Stored data entries:
==> src/rtl/clkgate_ctrl.sv <==
// Idle-timeout clock-gate controller with per-requester acknowledge.
// Define CLKGATE_CTRL_STATS_EN to build the gated-cycle statistics counter.
module clkgate_ctrl
  import clkgate_ctrl_pkg::*;
#(
  parameter int N_REQ     = 2,
  parameter int TIMEOUT_W = 8
) (
  input  logic                 clk,
  input  logic                 rst,
  input  logic [N_REQ-1:0]     req,
  output logic [N_REQ-1:0]     ack,
  input  logic                 force_on,
  input  logic [TIMEOUT_W-1:0] idle_timeout,
  output logic                 clk_gated,
  output logic                 clk_active,
  output logic [31:0]          gated_cycles
);

  state_e               state_q, state_d;
  logic [TIMEOUT_W-1:0] cnt_q, cnt_d;
  logic                 en_q, en_d;
  logic                 demand;

  assign demand = (|req) | force_on;

  always_ff @(posedge clk or posedge rst) begin
    if (rst) begin
      state_q <= ST_RUN;
      cnt_q   <= '0;
      en_q    <= 1'b1;
    end else begin
      state_q <= state_d;
      cnt_q   <= cnt_d;
      en_q    <= en_d;
    end
  end

  // The idle timeout is only sampled on RUN->HOLD; HOLD counts down its own copy.
  always_comb begin
    state_d = state_q;
    cnt_d   = cnt_q;
    case (state_q)
      ST_RUN: begin
        if (!demand) begin
          if (idle_timeout == '0) begin
            state_d = ST_GATED;
          end else begin
            cnt_d   = idle_timeout;
            state_d = ST_HOLD;
          end
        end
      end
      ST_HOLD: begin
        if (demand)                          state_d = ST_RUN;
        else if (cnt_q == TIMEOUT_W'(1))     state_d = ST_GATED;
        else                                 cnt_d   = cnt_q - TIMEOUT_W'(1);
      end
      ST_GATED: begin
        if (demand) state_d = ST_WAKE;
      end
      ST_WAKE: begin
        state_d = ST_RUN;
      end
      default: begin
        state_d = ST_RUN;
      end
    endcase
    en_d = (state_d != ST_GATED);
  end

  // WAKE is excluded so ack only rises once the gated clock has a full cycle behind it.
  assign ack = (!rst && (state_q == ST_RUN || state_q == ST_HOLD)) ? req : '0;

  assign clk_active = en_q;

  cell_clkgate_low u_cg (
    .clk_in  (clk),
    .enable  (en_q),
    .clk_out (clk_gated)
  );

`ifdef CLKGATE_CTRL_STATS_EN
  logic [31:0] gated_cycles_q;

  always_ff @(posedge clk or posedge rst) begin
    if (rst)                      gated_cycles_q <= '0;
    else if (state_q == ST_GATED) gated_cycles_q <= gated_cycles_q + 32'd1;
  end

  assign gated_cycles = gated_cycles_q;
`else
  assign gated_cycles = '0;
`endif

endmodule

_YOUR OBJECTIVE_:
Transcribe exactly, and only, the lines from the one with "logic [31:0] gated_cycles_q;" through the last line of the data.

_THE ANSWER_:
  logic [31:0] gated_cycles_q;

  always_ff @(posedge clk or posedge rst) begin
    if (rst)                      gated_cycles_q <= '0;
    else if (state_q == ST_GATED) gated_cycles_q <= gated_cycles_q + 32'd1;
  end

  assign gated_cycles = gated_cycles_q;
`else
  assign gated_cycles = '0;
`endif

endmodule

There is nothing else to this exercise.